[DATASET EXTRACT]
****************
==> config.mk <==
export PLATFORM = sky130hd
export DESIGN_NAME = gasp_heur
export DESIGN_NICKNAME = d
export VERILOG_FILES = /design/src/rtl/assert_macros.svh /design/src/rtl/gasp_pkg.sv /design/src/rtl/gasp_heur.sv
export SDC_FILE = /design/constraint.sdc
export NUM_CORES = 1
export LEC_CHECK = 0
export BUFFER_PORTS_ARGS = -buffer_cell sky130_fd_sc_hd__buf_2
export CAP_MARGIN = 20
export CORE_UTILIZATION = 55
export CTS_BUF_LIST = sky130_fd_sc_hd__clkbuf_8
export CTS_CLUSTER_DIAMETER = 100
export DETAILED_ROUTE_END_ITERATION = 12
export PLACE_DENSITY = 0.8
export SYNTH_ARGS = -nofsm -noshare
export SYNTH_HDL_FRONTEND = slang
export SYNTH_SLANG_ARGS = --single-unit
==> constraint.sdc <==
create_clock -name clk -period 11.3 [get_ports clk]
set_clock_uncertainty 0.05 [all_clocks]
set_input_delay 2.26 -clock clk [delete_from_list [all_inputs] [get_ports clk]]
set_output_delay 2.26 -clock clk [all_outputs]
set_load 0.01 [all_outputs]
****************
[DIRECTIONS] Return all of the entries word for word.

[ANSWER TO THIS EXERCISE]
==> config.mk <==
export PLATFORM = sky130hd
export DESIGN_NAME = gasp_heur
export DESIGN_NICKNAME = d
export VERILOG_FILES = /design/src/rtl/assert_macros.svh /design/src/rtl/gasp_pkg.sv /design/src/rtl/gasp_heur.sv
export SDC_FILE = /design/constraint.sdc
export NUM_CORES = 1
export LEC_CHECK = 0
export BUFFER_PORTS_ARGS = -buffer_cell sky130_fd_sc_hd__buf_2
export CAP_MARGIN = 20
export CORE_UTILIZATION = 55
export CTS_BUF_LIST = sky130_fd_sc_hd__clkbuf_8
export CTS_CLUSTER_DIAMETER = 100
export DETAILED_ROUTE_END_ITERATION = 12
export PLACE_DENSITY = 0.8
export SYNTH_ARGS = -nofsm -noshare
export SYNTH_HDL_FRONTEND = slang
export SYNTH_SLANG_ARGS = --single-unit
==> constraint.sdc <==
create_clock -name clk -period 11.3 [get_ports clk]
set_clock_uncertainty 0.05 [all_clocks]
set_input_delay 2.26 -clock clk [delete_from_list [all_inputs] [get_ports clk]]
set_output_delay 2.26 -clock clk [all_outputs]
set_load 0.01 [all_outputs]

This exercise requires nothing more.